2.2 漆酶基因ba4在大肠杆菌中的表达与纯化

将含有质粒pET30a（+）-ba4的E.coliBL21（DE3）的工程菌诱导培养后，分别对上清，沉淀和纯化后的蛋白进行SDS-PAGE 电泳检测。结果表明漆酶BA4蛋白主要以不溶性蛋白形式存在于沉淀中，少量可溶性蛋白在破碎上清中，经镍柱纯化可溶性蛋白BA4，可获得分子量为70 kD的相对单一目的蛋白条带，与预期大小一致，如图3所示。

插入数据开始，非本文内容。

This is an optimization exercise on Yosys and OpenROAD, whose aim is small area and few clock cycles per item, not a production implementation.
Function not checked in this run: the RTL went through the layout flow alone.

===== flow/run.sh =====
#!/bin/bash
# synth_recipe.tcl (not shown) runs the flow's synth.tcl, then flattens the netlist and writes it again
# the make line also repeats each setting of config.mk as NAME=value (left out here)
make -C /OpenROAD-flow-scripts/flow DESIGN_CONFIG=/design/flow/config.mk WORK_HOME=/design/flow/orfs CLKGATE_MAP_FILE= SYNTH_SCRIPT=/design/flow/synth_recipe.tcl finish

===== flow/config.mk =====
export PLATFORM = sky130hd
export DESIGN_NAME = sobel_top
export DESIGN_NICKNAME = sobel_top
export VERILOG_FILES = /design/flow/design.v
export SDC_FILE = /design/flow/constraint.sdc
export NUM_CORES = 4
export LEC_CHECK = 0
export CAP_MARGIN = 20
export CORE_MARGIN = 2
export CORE_UTILIZATION = 40
export PLACE_DENSITY = 0.6
export SLEW_MARGIN = 20

===== flow/constraint.sdc =====
create_clock -name core_clock -period 8.0 [get_ports {clk}]
set_input_delay 1.6000 -clock core_clock [delete_from_list [all_inputs] [get_ports {clk}]]
set_output_delay 1.6000 -clock core_clock [all_outputs]
set_load 0.01 [all_outputs]

===== flow/design.v =====
localparam int img_width  = 32;                    
localparam int img_height = 24;                    
localparam int col_bits = $clog2(img_width + 1);
localparam int row_bits = $clog2(img_height);      
localparam int pixel_bits = 8;                     
localparam int grad_bits  = 11;                    
localparam int mag_bits   = 22;                    
localparam logic [mag_bits-1:0] edge_threshold_sq = 22'd22500;
localparam logic [1:0] FILL  = 2'd0;
localparam logic [1:0] RUN   = 2'd1;
localparam logic [1:0] FLUSH = 2'd2;
`timescale 1ns/1ps
module sobel_top (
    input  logic       clk,
    input  logic       rst_n,
    input  logic       pix_valid,
    output logic       pix_ready,
    input  logic [7:0] pix,
    output logic       edge_valid,
    input  logic       edge_ready,
    output logic       edge_bit,
    output logic       edge_last       
);
localparam int img_width  = 32;                    
localparam int img_height = 24;                    
localparam int col_bits = $clog2(img_width + 1);
localparam int row_bits = $clog2(img_height);      
localparam int pixel_bits = 8;                     
localparam int grad_bits  = 11;                    
localparam int mag_bits   = 22;                    
localparam logic [mag_bits-1:0] edge_threshold_sq = 22'd22500;
localparam logic [1:0] FILL  = 2'd0;
localparam logic [1:0] RUN   = 2'd1;
localparam logic [1:0] FLUSH = 2'd2;
    logic [255:0] ring_a;         
    logic [255:0] ring_b;         
    logic [4:0]   tapcol;         
    logic [4:0]   icol;           
    logic [4:0]   irow;           
    logic         fl;             
    logic [4:0]   fcol;           
    logic         fin;            
    logic [7:0]   ibuf;           
    logic         ibuf_v;
    logic [9:0]   v1, v0;         
    logic signed [8:0] d1, d0;    
    logic [7:0] tap_a, tap_b;
    logic       can_load, r0, r1, at_i, at_f, idle;
    logic       acc, wl, wf, fin_step, wstep, wcol0, emit, use_new;
    assign tap_a = ring_a[255:248];
    assign tap_b = ring_b[255:248];
    assign can_load = !edge_valid || edge_ready;
    assign r0       = (irow == 5'd0);
    assign r1       = (irow == 5'd1);
    assign at_i     = (tapcol == icol);
    assign at_f     = (tapcol == fcol);
    assign idle     = r0 && (icol == 5'd0) && !fl;
    assign acc       = ibuf_v && at_i && (r0 ? (!fl || (fcol != icol) || can_load) : can_load);
    assign pix_ready = !ibuf_v || acc;
    assign wl       = acc && !r0;                  
    assign wf       = fl && at_f && can_load;      
    assign fin_step = fin && can_load;
    assign wstep    = wl || wf;
    assign wcol0    = fl ? (fcol == 5'd0) : (icol == 5'd0);
    assign emit     = (wl && !(r1 && icol == 5'd0)) || wf || fin_step;
    assign use_new  = wstep && !wcol0;
    logic [7:0]        top, bot;
    logic [9:0]        vn;
    logic signed [8:0] dn;
    logic signed [10:0] gx, gy;
    logic [9:0]        ax, ay;
    logic [15:0]       sq;
    logic              is_edge;
    assign top = (fl || !(r0 || r1)) ? tap_b : 8'd0;
    assign bot = fl ? 8'd0 : ibuf;
    assign vn  = {2'b00, top} + {1'b0, tap_a, 1'b0} + {2'b00, bot};
    assign dn  = $signed({1'b0, bot}) - $signed({1'b0, top});
    assign gx = (use_new ? $signed({1'b0, vn}) : 11'sd0) - $signed({1'b0, v0});
    assign gy = $signed(d0) + ($signed(d1) <<< 1) + (use_new ? dn : 9'sd0);
    assign ax = gx[10] ? 10'(-gx) : gx[9:0];
    assign ay = gy[10] ? 10'(-gy) : gy[9:0];
    assign sq = 16'(ax[7:0] * ax[7:0]) + 16'(ay[7:0] * ay[7:0]);
    assign is_edge = (ax > 10'd150) || (ay > 10'd150) || (sq > 16'd22500);
    always_ff @(posedge clk) begin
        ring_a <= {ring_a[247:0], acc ? ibuf : tap_a};
        ring_b <= {ring_b[247:0], acc ? tap_a : tap_b};
    end
    always_ff @(posedge clk) begin
        if (pix_ready) ibuf <= pix;
        if (wstep) begin
            v1 <= vn;
            d1 <= dn;
            v0 <= wcol0 ? 10'd0 : v1;
            d0 <= wcol0 ? 9'sd0 : d1;
        end
        if (can_load && emit) begin
            edge_bit  <= is_edge;
            edge_last <= fin_step;
        end
    end
    always_ff @(posedge clk or negedge rst_n) begin
        if (!rst_n) begin
            tapcol     <= 5'd0;
            icol       <= 5'd0;
            irow       <= 5'd0;
            fl         <= 1'b0;
            fin        <= 1'b0;
            edge_valid <= 1'b0;
            ibuf_v     <= 1'b0;
        end else begin
            if (pix_ready) ibuf_v <= pix_valid;
            tapcol <= (idle && !acc) ? 5'd0 : tapcol + 5'd1;
            if (acc) begin
                icol <= icol + 5'd1;
                if (icol == 5'd31) begin
                    irow <= (irow == 5'd23) ? 5'd0 : irow + 5'd1;
                    if (irow == 5'd23) fl <= 1'b1;
                end
            end
            if (wf && fcol == 5'd31) begin
                fl  <= 1'b0;
                fin <= 1'b1;
            end else if (fin_step) begin
                fin <= 1'b0;
            end
            if (can_load) edge_valid <= emit;
        end
    end
    always_ff @(posedge clk) begin
        if (acc && icol == 5'd31 && irow == 5'd23) fcol <= 5'd0;
        else if (wf) fcol <= fcol + 5'd1;
    end
endmodule

==> results.txt <==
==> final timing paths <==
| kind | from | end | slack, ns | depth (start not counted) |
|---|---|---|---|---|
| hold reg to reg | ring_a[202]$_DFF_P_ | ring_a[210]$_DFF_P_ | 0.31 | 0 |
| max in group asynchronous | rst_n | irow[4]$_DFFE_PN0P_ | 5.89 | 1 |
| setup / recovery | irow[2]$_DFFE_PN0P_ | edge_bit$_DFFE_PP_ | -2.26 | 46 |
| hold / removal | ring_a[202]$_DFF_P_ | ring_a[210]$_DFF_P_ | 0.31 | 0 |
| setup reg to reg | irow[2]$_DFFE_PN0P_ | edge_bit$_DFFE_PP_ | -2.26 | 46 |
| min in group asynchronous | rst_n | icol[2]$_DFFE_PN0N_ | 1.55 | 1 |
==> timing repair <==
action	4_1_cts	5_1_grt
setup endpoints to repair	1	1
gates resized for setup	42	34
hold buffers	0	0
buffers inserted	15	8
pin swaps	57	44
==> sequential cells by signal, indices dropped and copies added (netlist names) <==
name / flops
edge_bit: 1
tapcol: 5
v0: 9
d0: 9
v1: 9
ring_b: 256
irow: 5
edge_valid: 1
ring_a: 256
ibuf_v: 1
fcol: 5
icol: 5
d1: 9
edge_last: 1
fl: 1
fin: 1
ibuf: 8
==> area by class of cell <==
| class | count | share of cell area, % |
|---|---|---|
| Sequential cell | 582 | 49.8 |
| Clock buffer | 74 | 6.14 |
| Clock inverter | 15 | 0.828 |
| Multi-Input combinational cell | 706 | 28.6 |
| Timing Repair Buffer | 280 | 8.77 |
| Inverter | 176 | 2.70 |
| Tap cell | 615 | 3.14 |
==> cells in the final DEF (no fill, tap or decap), drive strengths merged, types with 13 or more instances in the layout <==
cell and count:
a21o 13, a21oi 35, and2 29, and3 17, buf 265, clkbuf 74
clkdlybuf4s50 15, dfrtp 19, dfxtp 517, edfxtp 46, fa 93, ha 100
inv 178, mux2 17, nand2 63, nand2b 14, nand3 15, nor2 84
nor2b 13, o21ai 21, xnor2 52, xor2 38
==> logic make-up (layout without fill, tap and decap cells) <==
| family | after synthesis | after routing | share of synthesized area (%) |
|---|---|---|---|
| adder cells (fa/ha/maj) | 195 | 195 | 16.2 |
| AND/OR/NAND/NOR | 270 | 270 | 6.85 |
| AO/OA/AOI/OAI | 128 | 128 | 4.50 |
| buffers and inverters | 194 | 545 | 3.81 |
| XOR/XNOR | 90 | 90 | 4.12 |
| multiplexers | 23 | 23 | 1.30 |
| flip-flops | 582 | 582 | 63.2 |
==> per-stage QoR <==
| stage | hold WS [ns] | setup WS [ns] | utilization, % |
|---|---|---|---|
| after floorplan | 0.310 | -2.05 | - |
| after global placement | 0.310 | -2.43 | 46.7 |
| after detailed placement | 0.312 | -2.60 | 46.7 |
| after CTS | 0.313 | -2.45 | 50.8 |
| after global routing | 0.325 | -2.64 | 51.3 |
| final | 0.313 | -2.26 | 51.3 |
==> routing by layer <==
layer / share of wire, % / vias up / global-route usage (%) / routed length [µm]
li1: - / 5370 / - / -
met1: 47 / 5065 / 16.7 / 14800
met2: 48 / 117 / 22.1 / 15000
met3: 2.6 / 63 / 2.24 / 833
met4: 2.7 / 0 / 4.56 / 854
met5: 0 / - / 0 / 0
==> results_dict.tcl <==
set metrics [dict create \
    ys.flop_type "dfxtp_1" \
    ios 16 \
    clk_pin_slew_ns 0.06 \
    diodes 0 \
    criticalPathCategory "flop to flop" \
    seq_area_mm2 0.0122 \
    end_kind "flop" \
    ys_ff_latch 582 \
    cts_root_buffer "clkbuf_16" \
    cts_sinks 582 \
    timing.final.ws_setup_ns -2.26 \
    tightest_slew_ns 1.01 \
    multi_input_area_mm2 0.00700 \
    outcome "complete, but fails checks" \
    clk-insertion-delay-late_ns 0.57 \
    yosys.cell_types.count 61 \
    clockBufferDepth 3 \
    vias 10600 \
    grt_pass1_wl_mm 53.3 \
    grt_pass1_vias 11200 \
    synth_top_area_share_pct 53.6 \
    fin_cells 2448 \
    io_buffers 15 \
    grt_max_degree 29 \
    critical-path-max-stage-delay_ns 0.56 \
    ant_nets 0 \
    antenna_found_initial 0 \
    finalHoldViolations 0 \
    relSlewSlack_pct 32.7 \
    synth-edff-count 46 \
    gp_congestion 0.833 \
    hp-class "flop to flop" \
    drive_gt1_share_pct 26.5 \
    placed_area_mm2 0.0223 \
    layout.nets 2001 \
    cts_buffers 50 \
    slowest_stage "fa_2" \
    grt_usage_pct 13.0 \
    fin_crit_ns 10.26 \
    synth.avg_cell_area_um2 13.0 \
    dr.first_iter.drc_count 382 \
    die_x_um 224 \
    path_delay_family "adder cells" \
    wl_mm 31.5 \
    path_max_fanout 7 \
    grt.overflow.total 0 \
    synth_top_cell_by_area "dfxtp_1" \
    final_area_mm2 0.0245 \
    async_reset_ff_share_pct 3.26 \
    yosys-top-cells-area "dfxtp_1, fa_1, edfxtp_1" \
    firstDrtPassIters 6 \
    slew_violations 0 \
    area_delta_synth_final_pct 26.8 \
    viasPerCell 4.34 \
    final.setup_skew_ns 0.0234 \
    synth-seq-area-share_pct 63.2 \
    rows 80 \
    setup_viol 1 \
    dp.final_hpwl_mm 22.7 \
    dpl.cell_count 2336 \
    wl_per_cell_um 12.9 \
    so_faults "setup timing" \
    fmax_ghz 0.0975 \
    rsz0062_at_grt "yes" \
    cp_data_required_time_ns 8.27 \
    start_util_pct 40.5 \
    synthesis.nets 1687 \
    die_h_um 224 \
    synth_most_common_cell "dfxtp_1" \
    min_period_over_period_pct 128 \
    crit_buf_inv 11 \
    fillers 4034 \
    synthesis.area_mm2 0.0193 \
    cap_violations 0 \
    core_mm2 0.0477 \
    synth_common_cells "dfxtp_1, inv_1, ha_1" \
    cts_max_level 2 \
    die-area_mm2 0.0501 \
    drcViolationCount 0 \
    cts_tree "done" \
    synthCells 1482 \
    yosysWarnings 1 \
    cp.arrival_ns 10.52 \
    startpoint_type "flop" \
    fin_tns_setup_ns -2.26 \
]

[port drivers added, routing unchanged]
The results above use ideal ports. As a check the final layout listed here was re-extracted and re-timed, cells and wires unchanged.
Step 1 sets driving cells, clkbuf_16 on the clock port and buf_2 on the other inputs (assumed; they add their load-dependent delay and slew).
Step 2 also shifts input and output timing later by t, the mid clock arrival at the registers, as if the neighbouring blocks saw the same clock.
Three values: ideal, step 1, step 2; two values: the first two.
t (ns): 0.613
setup slack, ns: -2.257 / -2.257 / -2.703
hold slack, ns: 0.313 / 0.313 / 0.313
worst setup path after step 2: input to register
cell pins on the clock port's net: 1
For this run, drivers alone change the setup slack by 0.000 ns; drivers and shift together by -0.446 ns.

图3 漆酶BA4微好氧发酵20 h检测Fig. 3 Expression of BA4 after micro aerobic fermentation for 20 h

2.3 漆酶酶学性质分析

2.3.1 最适温度对纯化获得的漆酶BA4进行酶学性质测定，结果表明在温度45-65℃之间均可测得较高的酶活，其中在50℃时酶活最高（图4-A）；在最适温度50℃下测定在不同pH值条件下的酶活，结果表明pH在5.0-6.5之间时相对酶活在70%以上，其中在pH 5.5时达到最高酶活。在50℃下pH 5.5时测定漆酶BA4酶比活为190.9 U/mg（图4-B），相较于前期实验室测得的漆酶13B22最适温度提高了10℃，酶比活提高了3倍左右。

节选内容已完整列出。